政策起業家には誰でもなれる

 「どこにでもいる普通の人でも政策起業家になれる」とNPO法人フローレンスの代表である駒崎弘樹さんは言います(駒崎弘樹政策起業家―「普通のあなた」が社会のルールを変える方法』筑摩書房)。

 市倉加寿代さんは、どこにでも普通にいる、一人の母親でした。1歳半の双子と3歳の子を育てる友人が、保育園の送り迎えに苦労し、都営バスから双子ベビーカーの乗車を断られたという話を聴いて、市倉さんはショックを受けました。「双子ということを理由に排除されて、行政の支援からこぼれ落ちている友人の環境をどうにかしたい」と真剣に思った市倉さんは、女性区議と面会して都バスの件を訴え、区議から都議を紹介してもらい、都議にも多胎児家庭の窮状を訴えました。

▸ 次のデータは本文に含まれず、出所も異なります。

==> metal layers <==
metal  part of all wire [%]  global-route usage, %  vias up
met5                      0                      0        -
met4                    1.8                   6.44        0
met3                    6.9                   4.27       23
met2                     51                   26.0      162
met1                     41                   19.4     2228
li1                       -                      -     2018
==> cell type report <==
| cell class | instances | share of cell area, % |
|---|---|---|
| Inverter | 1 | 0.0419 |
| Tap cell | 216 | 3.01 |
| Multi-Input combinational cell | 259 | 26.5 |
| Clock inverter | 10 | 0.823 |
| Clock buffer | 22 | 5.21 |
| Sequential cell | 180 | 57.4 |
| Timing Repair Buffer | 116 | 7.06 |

 さらにネットで多胎児家庭にアンケートを取り、育児の窮状を訴える1,591件の回答をもらい、厚生労働省記者室で記者会見しました。数十社のメディアが出席し、NHKで特集が組まれ、取材がひっきりなしに来ました。市倉さんは、アンケート結果を持って、国会議員や都議会議員東京都交通局、都市整備局、福祉保健局を回りました。いろいろなところを回されながら、2020年1月、ついに都知事との面会を果たし、双子ベビーカーについて「折りたたまなくても都バスに乗れるよう、各所に調整して進めていく」との言葉をもらいました。これで交通局が前向きになり、国土交通省の実証実験に敷地や車両を提供してくれました。この実証実験の結果、国土交通省は3月に「一定条件のもとなら、双子ベビーカーを折りたたまないでバス乗車OKとする」との見解を打ち出しました。9月の定例記者会見で、都知事が「(試行的に5路線で)9月14日から双子ベビーカーを折りたたまずに都営バスに乗せられる」と発表しました。

 市倉さんは、周りからも受け入れられるようCM動画を都に制作してもらい、2021年6月には、ついに都バス全線で双子ベビーカーの乗車が解禁されました。多胎児家庭の当事者たちからは「本当に大きな一歩。涙が出た」「私も冷たくあしらわれた経験があります。本当に嬉しいです」などの声が寄せられました。

 市倉さんという一人の女性の熱意が周りを動かし、社会のルールを変えたというこの話。多くの人々に励ましを与えてくれると思います。